Open Access
Relationship between renal anemia and prognostic stages of IgA nephropathy
Author(s) -
Aruga Seiki,
Horiuchi Tomohide,
Shou Ichiyu,
Tashiro Kyouichi,
Kurusu Atsushi,
Fukui Mitsumine,
Horikoshi Satoshi,
Tomino Yasuhiko
Publication year - 2005
Publication title -
journal of clinical laboratory analysis
Language(s) - English
Resource type - Journals
SCImago Journal Rank - 0.536
H-Index - 50
eISSN - 1098-2825
pISSN - 0887-8013
DOI - 10.1002/jcla.20056
Subject(s) - medicine , nephropathy , creatinine , gastroenterology , anemia , peripheral blood , renal function , immunology , endocrinology , diabetes mellitus
Abstract In 2002, the Joint Committee of the Special Study Group on Progressive Glomerular Diseases, Ministry of Health, Labor and Welfare of Japan newly revised the clinical guidelines for IgA nephropathy (Sakai et al.: Jpn J Nephrol 37:417–421, 1995; Tomino and Sakai: Clin Exp Nephrol , 7, 93–97, 2003).

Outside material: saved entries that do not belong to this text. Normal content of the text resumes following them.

===== src/sv/tceu_ram.sv =====
// ----------------------------------------------------------------------------
// tceu_ram
// Generic single-write, single-read RAM with a registered read port.
// ----------------------------------------------------------------------------
module tceu_ram #(
   parameter int WIDTH = 8,
   parameter int DEPTH = 16
) (
   input  logic                     clock,
   input  logic                     wr_en,
   input  logic [$clog2(DEPTH)-1:0] wr_addr,
   input  logic [WIDTH-1:0]         wr_data,
   input  logic [$clog2(DEPTH)-1:0] rd_addr,
   output logic [WIDTH-1:0]         rd_data
);

   logic [WIDTH-1:0] mem_ff [DEPTH];

   // Write port.
   always_ff @(posedge clock) begin
      if (wr_en) begin
         mem_ff[wr_addr] <= wr_data;
      end
   end

   // Registered read port.
   always_ff @(posedge clock) begin
      rd_data <= mem_ff[rd_addr];
   end

endmodule


===== config.mk =====
export PLATFORM = sky130hd
export DESIGN_NAME = tceu_ram
export DESIGN_NICKNAME = d
export VERILOG_FILES = /design/src/sv/tceu_ram.sv
export SDC_FILE = /design/constraint.sdc
export NUM_CORES = 1
export LEC_CHECK = 0
export BUFFER_PORTS_ARGS = -buffer_cell sky130_fd_sc_hd__buf_2
export CAP_MARGIN = 10
export CORE_ASPECT_RATIO = 1.1
export CORE_MARGIN = 2
export CORE_UTILIZATION = 60
export CTS_CLUSTER_SIZE = 24
export DETAILED_ROUTE_END_ITERATION = 7
export PLACE_DENSITY_LB_ADDON = 0.2
export SLEW_MARGIN = 20
export SYNTH_ARGS = -nofsm -noshare
export SYNTH_HDL_FRONTEND = slang
export SYNTH_SLANG_ARGS = --single-unit

===== constraint.sdc =====
create_clock -name clock -period 1.85 [get_ports clock]
set_input_delay 0 -clock clock [delete_from_list [all_inputs] [get_ports clock]]
set_output_delay 0 -clock clock [all_outputs]
set_load 0.02 [all_outputs]

## Yosys cells after proc, flatten, opt, wreduce, memory -nomap -nowiden

Memories as Yosys holds them, arrays and structs flattened. A register that Yosys moved wholly into a read port is not among the register bits.
Index checks and enable logic that the tools add are counted.

| word-level totals | value |
|---|---|
| flip-flop bits (word level) | 0 |
| bits in writable memories | 128 |
| input port bits | 18 |
| output and inout port bits | 8 |
| logic and storage cells | 3 |
| memories | 1 |

| cells by class | value |
|---|---|
| multiplexer cells | 2 |

Memories:

| memory | words | bits a word | read ports | clocked after memory_dff | wr ports | line | RTL |
|---|---|---|---|---|---|---|---|
| mem_ff | 16 | 8 | 1 | 1 | 1 | 17 | `logic [WIDTH-1:0] mem_ff [DEPTH];` |

Operators with widths:

| operator | count |
|---|---|
| $mux 1 | 2 |

## Depth between registers and ports, before layout

| depth | value |
|---|---|
| depth in word-level cells | 2 |
| gate-level depth with buffers | 5 |

## Least setup slack after synthesis

OpenSTA, ideal clock, no wires.

| path | value |
|---|---|
| kind | input to register |
| from | input wr_addr[2] |
| to | memory mem_ff[0][0] (enable) |
| data arrival time | 1110 ps |
| data required time | 1467 ps |
| path slack | 357 ps |
| stages on the path | 2 |
| cell sequence | or3b_2 nor3_1 |

RTL lines:

| item | line | RTL |
|---|---|---|
| start: declaration | 11 | `input logic [$clog2(DEPTH)-1:0] wr_addr,` |
| end: declaration | 17 |  |

No word-level cell before the write port.

==> impl_results.md <==
* Area leader, netlist: edfxtp_1
* Clock power share at 48.8%
* Die area at 9340 µm²
* Fin cells at 420
* First-pass GRT wire length at 14.9 mm
* Psw at 1410 µW
* Slew @ Worst Pin at 0.630 ns
* RSZ-0062 raised after global routing: no
* Mux share of post-synthesis cell area at 15.0%
* Post-route DRC at 0
* Final Skew at 0.0136 ns
* Internal power at 6050 µW
* XOR/XNOR Fraction of Synth Area at 0%
* Slew headroom at 57.8%
* DIE HEIGHT at 101 µm
* Sequential power share at 46.5%
* Drt first pass iters at 4
* YS warnings at 0
* Initial antenna violation count at 0
* Critical Path AT at 1.79 ns
* Slew Limit Fails at 0
* Number of distinct library cells after synthesis at 19
* Layout fillers at 457
* Starting density of the core at 61.5%
* Crit share post-route at 75.5%
* Post-Synth Simple-Gate Area at 3.18%
* Vias at 2,479
* Busiest grt layer: met2
* Synth Area in Compound Gates at 2.33%
* 1st-iter DRT viols at 230
* Post-route ant nets at 0
* Max-cap violations at 0
* Vias in the first global route at 2,515
* Cell Rows at 35
* Worst min path class: in2reg
* Die Wd at 92.3 µm
* Top post-synthesis cells by area: edfxtp_1 (75%), mux4_2 (7.9%), mux4_1 (7.1%)
* Net Count, Synth at 247
* Routed len/inst at 23.3 µm
* I/O pins at 26
* M1 GR Usage at 30.7%
* Switching part of the total at 18.8%
* CP max FO at 1
* Commonest non-fill, non-tap cells in the layout: edfxtp_1 (128), buf_2 (25), buf_4 (23)
* Post-CTS sizing at 0
* Static Leak at 0.00218 µW
* Synth top area share at 74.7%
* Setup bufs post-CTS at 0
* CTS tree: done
* Cells after Synth at 229
* Routed vias/inst at 5.90
* Reg clk slew, reported paths at 0.06 ns
* Sequential-to-total area share from yosys stat at 77.8%
* Area Overhead vs Synth at 21.5%
* Crit start category: flip-flop
* Commonest non-fill, non-tap cell in the layout: edfxtp_1
* TritonCTS Buffers at 17
* Largest net degree at the start of global routing at 17
* Cts hold-fix bufs at 9
* GR met2 Demand/Resource at 39.0%
* Mapped Area at 5150 µm²
* HPWL Detailed at 6.18 mm
* Total grt overflow at 0
* Worst setup EP type: flip-flop
* Status: finished, final reports clean
* Final setup fails at 0
* Htree depth at 4
* Max frequency at 716 MHz
* Yosys reg bits at 136
* Synth Area in Adders at 0%
* Required @ worst endpoint at 2.24 ns
* Crit Path Category: reg2reg
* Met3 global-route usage at 7.07%
* Cell Pwr Density at 1190 nW/µm²
* Nets@finish at 314
* Sum of negative setup slack at 0 ns
* Final RePlAce weighted congestion at 0.776
* Mapped Avg Cell Area at 22.5 µm²
* Logic pwr share at 4.7%
* Count of input and output buffers at 25
* Placed Cells at 379
* Antenna cell count at 0
* Largest family of logic cells by synthesized area: multiplexers
* Hold Vio Cnt, Final at 0
* Worst skew pair latency at 0.52 ns
* Root Buffer: clkbuf_8
* Core ar. at 8360 µm²
* Gr usage total at 23.5%
* Peak supply drop at 1100 µV
* CTS Sinks at 136
* Share of cells above drive strength 1 at 31.4%
* Post-Route WL at 9.80 mm
* Clock Path Buffers at 2
* Min cycle time layout at 1.40 ns
-- registers in the layout, indices dropped and copies added (netlist names) --
register	flops
rd_data	8
mem_ff	128
-- Yosys cell counts, drive strengths merged --
cell / count
nand2b: 2
clkdlybuf4s25: 3
and2b: 1
nor2: 13
edfxtp: 128
and2: 1
a22oi: 16
dfxtp: 8
nor3: 4
or3b: 1
nor2b: 1
nand3: 1
nand3b: 2
buf: 7
nand2: 9
mux4: 32
-- power groups by stage --
stage               Clock (µW)  Sequential, µW  Combinational (µW)
floorplan                    0            3550                 175
global placement             0            3530                 333
detailed placement           0            3530                 340
CTS                       3690            3470                 357
global route              3810            3470                 383
finish                    3640            3470                 352
-- critical path, cell delays in order, from the launching register on --
cell	delay, ns
edfxtp_1	0.38
mux4_2	0.48
a22oi_1	0.32
nand2_1	0.10
-- through the flow --
step / hold slack (ns) / worst slack [ns] / total power (µW) / utilization [%] / area [µm²]
after detailed placement: 0.396 / 0.288 / 3870 / 66.0 / 5520
after global placement: 0.377 / 0.288 / 3860 / 66.0 / 5520
after floorplan: 0.0989 / 0.357 / 3720 / - / 5150
after CTS: 0.00809 / 0.439 / 7520 / 74.8 / 6250
final: 0.0431 / 0.452 / 7460 / 74.8 / 6250
after global routing: 0.0380 / 0.397 / 7660 / 74.8 / 6250
-- final timing paths --
path                  endpoint          start  depth (start not counted)  slack (ns)
setup / recovery    rd_data[7]   mem_ff[2][7]                          3        0.45
hold / removal    mem_ff[4][1]     wr_addr[1]                          3        0.04
setup reg to reg    rd_data[7]   mem_ff[2][7]                          3        0.45
hold reg to reg     rd_data[4]  mem_ff[15][4]                          3        0.65
-- metal layers --
metal,up-vias,routed length [µm]
li1,1109,-
met2,91,5220
met4,0,68
met3,6,554
met1,1273,3950
met5,-,0
-- logic make-up (layout without fill, tap and decap cells) --
family | count (synthesis) | after routing
muxes | 32 | 32
buffers and inverters | 10 | 90
and+or+nand+nor | 35 | 35
DFF | 136 | 136
AOI/OAI and AO/OA | 16 | 16
-- area by class of cell --
type | count | area (µm²) | share of cell area [%]
sequential | 136 | 4000 | 64.0
multi-input combinational | 83 | 1060 | 16.9
clock buffer | 19 | 422 | 6.74
timing repair buffer | 58 | 408 | 6.52
clock inverter | 13 | 225 | 3.60
tap | 111 | 139 | 2.22
Power figures use the tool's default switching activity.
**src/sv/tceu_pkg.sv**
```systemverilog
// ----------------------------------------------------------------------------
// tceu_pkg
// Types and constants shared by the execute unit, its channels and checker.
// ----------------------------------------------------------------------------
package tceu_pkg;

   // Operation codes.
   localparam logic [3:0] OP_LOAD    = 4'd0;
   localparam logic [3:0] OP_STORE   = 4'd1;
   localparam logic [3:0] OP_PUSH    = 4'd2;
   localparam logic [3:0] OP_POP_REG = 4'd3;
   localparam logic [3:0] OP_POP_VAL = 4'd4;
   localparam logic [3:0] OP_MOV     = 4'd5;
   localparam logic [3:0] OP_ADD     = 4'd6;
   localparam logic [3:0] OP_SUB     = 4'd7;
   localparam logic [3:0] OP_MUL     = 4'd8;
   localparam logic [3:0] OP_DIV     = 4'd9;
   localparam logic [3:0] OP_REM     = 4'd10;
   localparam logic [3:0] OP_AND     = 4'd11;
   localparam logic [3:0] OP_OR      = 4'd12;

   // Error codes.
   localparam logic [1:0] ERR_NONE  = 2'd0;
   localparam logic [1:0] ERR_DIV   = 2'd1;
   localparam logic [1:0] ERR_ADDR  = 2'd2;
   localparam logic [1:0] ERR_STACK = 2'd3;

   // Bytes in one word access.
   localparam int WORD_BYTES = 4;

   typedef enum logic [3:0] {
      ST_CLEAR,
      ST_IDLE,
      ST_READ_A,
      ST_READ_B,
      ST_EXEC,
      ST_MEM,
      ST_DIV,
      ST_DIV_FIX,
      ST_FINISH
   } state_type;

   typedef struct packed {
      logic [3:0]         operation;
      logic [4:0]         dest_reg;
      logic [4:0]         src_reg1;
      logic [4:0]         src_reg2;
      logic signed [31:0] immediate;
      logic               use_register;
   } req_item_type;

   typedef struct packed {
      logic               wrote_reg;
      logic [4:0]         write_index;
      logic signed [31:0] result_value;
      logic [1:0]         error_code;
      logic [31:0]        read_marks;
      logic [31:0]        write_marks;
      logic [15:0]        region_marks;
      logic               stack_touched;
   } rsp_item_type;

   // Divider start request.
   typedef struct packed {
      logic        start;
      logic [31:0] dividend;
      logic [31:0] divisor;
   } div_ctrl_type;

   // Divider status.
   typedef struct packed {
      logic        done;
      logic [31:0] quotient;
      logic [31:0] remainder;
   } div_stat_type;

endpackage

```
**src/sv/tceu_divider.sv**
```systemverilog
// ----------------------------------------------------------------------------
// tceu_divider
// Unsigned 32-bit restoring divider, one quotient bit per cycle.
// ----------------------------------------------------------------------------
module tceu_divider import tceu_pkg::*; (
   input  logic         clock,
   input  logic         reset,
   input  div_ctrl_type ctrl,
   output div_stat_type stat
);

   logic        busy_ff;
   logic        done_ff;
   logic [4:0]  count_ff;
   logic [31:0] rem_ff;
   logic [31:0] quo_ff;
   logic [31:0] divisor_ff;
   logic [32:0] shifted;
   logic [32:0] trial;

   // Shift in the next dividend bit and try to subtract the divisor.
   assign shifted = {rem_ff, quo_ff[31]};
   assign trial   = shifted - {1'b0, divisor_ff};

   // Control state.
   always_ff @(posedge clock) begin
      if (reset) begin
         busy_ff  <= 1'b0;
         done_ff  <= 1'b0;
         count_ff <= '0;
      end else begin
         done_ff <= 1'b0;
         if (ctrl.start) begin
            busy_ff  <= 1'b1;
            count_ff <= '0;
         end else if (busy_ff) begin
            count_ff <= count_ff + 5'd1;
            if (count_ff == 5'd31) begin
               busy_ff <= 1'b0;
               done_ff <= 1'b1;
            end
         end
      end
   end

   // Partial remainder and quotient.
   always_ff @(posedge clock) begin
      if (ctrl.start) begin
         rem_ff     <= '0;
         quo_ff     <= ctrl.dividend;
         divisor_ff <= ctrl.divisor;
      end else if (busy_ff) begin
         if (!trial[32]) begin
            rem_ff <= trial[31:0];
            quo_ff <= {quo_ff[30:0], 1'b1};
         end else begin
            rem_ff <= shifted[31:0];
            quo_ff <= {quo_ff[30:0], 1'b0};
         end
      end
   end

   assign stat.done      = done_ff;
   assign stat.quotient  = quo_ff;
   assign stat.remainder = rem_ff;

endmodule

```
**config.mk**
```make
export PLATFORM = sky130hd
export DESIGN_NAME = tceu_divider
export DESIGN_NICKNAME = d
export VERILOG_FILES = /design/src/sv/tceu_pkg.sv /design/src/sv/tceu_divider.sv
export SDC_FILE = /design/constraint.sdc
export NUM_CORES = 1
export LEC_CHECK = 0
export BUFFER_PORTS_ARGS = -buffer_cell sky130_fd_sc_hd__buf_2
export CAP_MARGIN = 20
export CORE_MARGIN = 3
export CORE_UTILIZATION = 35
export CTS_BUF_LIST = sky130_fd_sc_hd__clkbuf_8
export CTS_CLUSTER_SIZE = 25
export DETAILED_ROUTE_END_ITERATION = 12
export SETUP_SLACK_MARGIN = 0.05
export SLEW_MARGIN = 20
export SYNTH_ARGS = -nofsm -noshare
export SYNTH_HDL_FRONTEND = slang
export SYNTH_SLANG_ARGS = --single-unit
export TNS_END_PERCENT = 5
```
**constraint.sdc**
```tcl
create_clock -name clock -period 3.4 [get_ports clock]
set_input_delay 0.68 -clock clock [delete_from_list [all_inputs] [get_ports clock]]
set_output_delay 0.68 -clock clock [all_outputs]
set_load 0.02 [all_outputs]
```
* Word-level counts from Yosys, hierarchy flattened *
Index checks and enable logic that the tools add are counted.

operators by class
  add/subtract/negate cells = 2
  equality and inequality tests = 1
  mux-type cells = 8
  bitwise logic cells = 1
  reduce and logical (&&, ||, !) cells = 3

operators by type and width
  operator             count
  $mux 32              3
  $sub 33x32->33       1
  $add 5x1->5 const B  1
  $eq 5x5->1 const B   1
  $mux 1               5
  $reduce_or 3->1      1
  $reduce_bool 2->1    1
  $reduce_or 2->1      1
  $not 1->1            1

word-level totals
  bits in registers = 103
  word-level logic and storage cells = 21

* Longest topological paths before layout *
  depth in word-level cells = 4
  gate-level depth with buffers = 12
  depth with buffers taken out = 11

* Worst setup path after synthesis *
No wires, ideal clock.

  path type = reg-to-reg
  start = register quo_ff[31]
  end = register rem_ff[12]
  arrival time = 2.766 ns
  slack = 0.546 ns
  stages on the path, launching flop included = 13
  path buffers = 1
  clock period less this slack = 2.854 ns
  cell sequence = edfxtp_1 -> inv_1 -> ha_1 -> fa_1 -> nand2b_1 -> a21oi_1 -> o21a_1 -> o21ai_1 -> o211ai_4 -> xnor2_2 -> buf_2 -> nand2_1 -> a311oi_2

on the way
  longest elaborated chain between the ends = 2

ends and longest elaborated chain
  what                      line                text
  start: declaration        tceu_divider.sv:16  logic [31:0] quo_ff;
  start signal: assignment  tceu_divider.sv:50  quo_ff <= ctrl.dividend;
  start signal: assignment  tceu_divider.sv:55  quo_ff <= {quo_ff[30:0], 1'b1};
  start signal: assignment  tceu_divider.sv:58  quo_ff <= {quo_ff[30:0], 1'b0};
  $sub 33x32->33            tceu_divider.sv:23  assign trial = shifted - {1'b0, divisor_ff};
  $mux 32                   tceu_divider.sv:53  if (!trial[32]) begin
  end signal: assignment    tceu_divider.sv:54  rem_ff <= trial[31:0];
  end signal: assignment    tceu_divider.sv:57  rem_ff <= shifted[31:0];
  end: declaration          tceu_divider.sv:15  logic [31:0] rem_ff;

Every way passes these cells.
A chain may end at the register's enable or synchronous reset.

* Worst setup path in the final report *
  start = register quo_ff[31]
  end = register rem_ff[22]

The elaborated chain is that of the path after synthesis.

==> metrics <==
grt ovf 0; final core occ 0.434; die area 18600 um2; Fmax achieved 329 MHz; Die H 136 um; WP data required 3.69 ns; commonest non-fill, non-tap cells in the layout buf_2, nand2_1, edfxtp_1; commonest non-fill, non-tap cell in the layout buf_2; hold path startpoint ctrl[0]; fillers 1636; clock sink total 103; max-cap violations 0; Post-Route WL 15200 um; setup TNS 0 ns; die width 136 um; Post-CTS Resized 0; Rows 46; H-tree depth 3; first-pass GRT wire length 24900 um; worst-margin pin slew 0.576 ns; Starting Density 0.366; RR Startpoint quo_ff[31]; CTS tree done; Synth Flop Type edfxtp_1; port bufs 131; Post-synth EDFFs 64; final clock skew 0.0200 ns; Rel. slew slack 0.612; drt pass-1 iters 4; area of the mapped netlist 5930 um2; DRC Markers 0; maximum vdd drop 0.243 mV; Synth Warn # 0; hold buffer count at CTS 0; CP Capture Type flop; crit path kind reg -> reg; Clock Pin Slew Worst Setup and Hold Paths 0.12 ns; Avg Inst Size Synth 10.0 um2; worst-path fanout max 16; Seq/Total Area, Yosys 0.456; Hold Path Class in -> reg; GPL Wtd Cong 0.893; CP Launch Type flop; Total GRT Usage 0.169; Synth Register Bits 103; setup violators final 0; Worst-Skew Late Latency 0.40 ns; number of routed nets with antenna violations 0; initial antenna violation count 0; Max Slew Vio Count 0; Ant. Diodes 0; number of post-CTS setup repair buffers 0; vias in the first global route 4946; unrepaired setup endpoints after global routing no; nets 819; crit path time final 3.04 ns; cells after synthesis 591; hpwl dp 11300 um; WL per Instance 16.2 um; PwrDens 415 nW/um2; CTS Buf Count 9; status finished clean; Synth cell types 64; critical path arrival 3.33 ns; CP Launch Point quo_ff[31]; share of cells above drive strength 1 0.281; Core Area 16200 um2; Layout area overhead 18.7%; via count 4960; Final Hold Viols 0; Synth Net Count 693; largest net degree at the start of global routing 54; fraction of registers with async set/reset 0; Avg Vias per Cell 5.29; initial DRC count 273; final period utilization 0.893; maximum clock insertion buffer count 2; clk root buf clkbuf_8; Pleak 3.11 nW; I/O pin total 132
-- synthesized netlist by cell type, types with 3 or more instances --
| cell type | count | area, um2 |
|---|---|---|
| clkbuf_1 | 14 | 52.6 |
| or2_2 | 4 | 25.0 |
| a211oi_1 | 6 | 45.0 |
| a21o_1 | 16 | 120 |
| o31ai_1 | 6 | 45.0 |
| nand4_1 | 9 | 56.3 |
| nand2_1 | 64 | 240 |
| buf_2 | 5 | 25.0 |
| mux2_2 | 31 | 349 |
| nand2b_1 | 4 | 25.0 |
| xor2_1 | 18 | 158 |
| nor3_1 | 10 | 50.1 |
| o21ai_0 | 29 | 145 |
| ha_1 | 34 | 425 |
| edfxtp_1 | 64 | 1920 |
| inv_1 | 43 | 161 |
| a32oi_1 | 5 | 43.8 |
| a311oi_1 | 16 | 140 |
| nand3_1 | 22 | 110 |
| buf_1 | 6 | 22.5 |
| nor2b_1 | 3 | 18.8 |
| a21oi_1 | 34 | 170 |
| o21bai_1 | 5 | 37.5 |
| a31oi_1 | 3 | 18.8 |
| dfxtp_1 | 39 | 781 |
| nor3b_1 | 6 | 45.0 |
| nor2_1 | 34 | 128 |
| and3_1 | 3 | 18.8 |
| xnor2_1 | 12 | 105 |
| o21a_1 | 4 | 30.0 |
-- through the flow --
step	setup WS (ns)	hold WS (ns)	power [mW]	instances	area [um2]
floorplan	0.546	0.498	1.97	591	5930
global placement	0.492	0.505	2.17	922	6860
detailed placement	0.349	0.508	2.19	922	6860
CTS	0.324	0.413	2.97	938	7050
global route	0.110	0.424	3.09	938	7050
finish	0.363	0.449	2.92	938	7050
-- critical path, cell delays in order, from the launching register on --
cell and delay [ns]:
edfxtp_1 0.39, inv_1 0.05, ha_1 0.23, fa_1 0.38, nand2b_1 0.20, a21oi_1 0.19, o21a_1 0.22, o21ai_1 0.15
o211ai_4 0.30, xor2_4 0.17, buf_4 0.23, nor3_1 0.07, a311o_1 0.34
-- power by group --
part           switching (mW)  total [mW]  leakage [nW]  internal (mW)
clock                   0.483       0.767        0.0998          0.284
combinational           0.406       0.673          2.05          0.267
sequential             0.0521        1.48         0.954           1.43
total                   0.941        2.92          3.11           1.98
-- registers in the layout (all words and copies together), names as in the netlist --
signal	cells
quo_ff	32
count_ff	5
done_ff	1
rem_ff	32
busy_ff	1
divisor_ff	32
-- logic make-up after synthesis --
logic type | share of synthesized area
AO/OA/AOI/OAI | 0.171
AND/OR/NAND/NOR | 0.135
buffers and inverters | 0.0491
flip-flops | 0.456
multiplexers | 0.0622
XOR/XNOR | 0.0517
adder cells (fa/ha/maj) | 0.0751
-- area by class of cell --
class                   instances  area [um2]  share of cell area
well taps                     216         270              0.0384
inverters                      43         161              0.0229
repair buffers                143         786               0.112
flip-flops and latches        103        2700               0.384
clock inverters                 7        61.3             0.00870
clock buffers                   9         124              0.0176
multi-input cells             417        2940               0.417
-- layer usage --
layer / global-route usage / part of all wire
met1: 0.214 / 0.44
met2: 0.283 / 0.48
met3: 0.0396 / 0.055
met4: 0.0582 / 0.021
met5: 0 / 0
-- worst paths after layout --
| kind | endpoint | slack [ns] | cells past startpoint |
|---|---|---|---|
| max | rem_ff[22] | 0.36 | 12 |
| min | divisor_ff[0] | 0.45 | 1 |
| max reg2reg | rem_ff[22] | 0.36 | 12 |
| min reg2reg | rem_ff[13] | 0.52 | 2 |
Note: power is estimated with default switching activity, not from simulation.
--- config.mk ---
export PLATFORM = sky130hd
export DESIGN_NAME = pget_ram
export DESIGN_NICKNAME = d
export VERILOG_FILES = /design/src/rtl/pget_ram.sv
export SDC_FILE = /design/constraint.sdc
export NUM_CORES = 1
export LEC_CHECK = 0
export ABC_AREA = 1
export BUFFER_PORTS_ARGS = -buffer_cell sky130_fd_sc_hd__buf_2
export CORE_ASPECT_RATIO = 0.75
export CORE_MARGIN = 2
export CORE_UTILIZATION = 50
export DETAILED_ROUTE_END_ITERATION = 6
export PLACE_DENSITY = 0.66
export SETUP_SLACK_MARGIN = 0.1
export SLEW_MARGIN = 20
export SYNTH_ARGS = -nofsm -noshare
export SYNTH_HDL_FRONTEND = slang
export SYNTH_SLANG_ARGS = --single-unit
--- constraint.sdc ---
create_clock -name clk -period 5.8 [get_ports clk]
set_input_delay 0.58 -clock clk [delete_from_list [all_inputs] [get_ports clk]]
set_output_delay 0.58 -clock clk [all_outputs]
set_load 0.05 [all_outputs]
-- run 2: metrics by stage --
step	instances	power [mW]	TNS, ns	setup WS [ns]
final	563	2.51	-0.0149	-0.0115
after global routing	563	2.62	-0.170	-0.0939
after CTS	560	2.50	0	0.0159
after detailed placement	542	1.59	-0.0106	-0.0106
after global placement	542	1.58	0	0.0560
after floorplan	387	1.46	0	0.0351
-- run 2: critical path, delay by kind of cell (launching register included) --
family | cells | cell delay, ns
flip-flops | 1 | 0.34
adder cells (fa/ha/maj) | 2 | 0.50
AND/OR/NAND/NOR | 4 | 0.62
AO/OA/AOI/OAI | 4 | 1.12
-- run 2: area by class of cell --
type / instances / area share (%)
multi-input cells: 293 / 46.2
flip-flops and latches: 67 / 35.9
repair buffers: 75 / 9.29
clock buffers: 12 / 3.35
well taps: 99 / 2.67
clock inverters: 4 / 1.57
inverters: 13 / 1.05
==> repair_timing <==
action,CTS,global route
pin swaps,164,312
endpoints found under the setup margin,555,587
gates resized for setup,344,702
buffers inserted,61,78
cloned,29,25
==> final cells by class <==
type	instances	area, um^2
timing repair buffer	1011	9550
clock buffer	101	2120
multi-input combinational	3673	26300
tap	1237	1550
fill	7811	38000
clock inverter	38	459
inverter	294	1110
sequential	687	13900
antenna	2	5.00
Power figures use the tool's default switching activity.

The prognostic stages were classified into four groups: the good prognosis group (Group I), relatively good prognosis group (Group II), relatively poor prognosis group (Group III), and poor prognosis group (Group IV). The relationship between the levels of Hb, Ht, and RBC in peripheral blood and the renal prognostic stages was determined in 62 patients with IgA nephropathy in the present study. The mean levels of Hb, Ht, and RBC were significantly lower in Group IV than in Group I ( P <0.05). However, there were no significant changes in the levels of serum creatinine (s‐Cr) or creatinine clearance (CCr) among these four groups. It appears that the levels of Hb, Ht, and RBC in peripheral blood may be important clinical parameters for the evaluation of prognostic stages in patients with IgA nephropathy. J. Clin. Lab. Anal. 19:80–83, 2005. © 2005 Wiley‐Liss, Inc.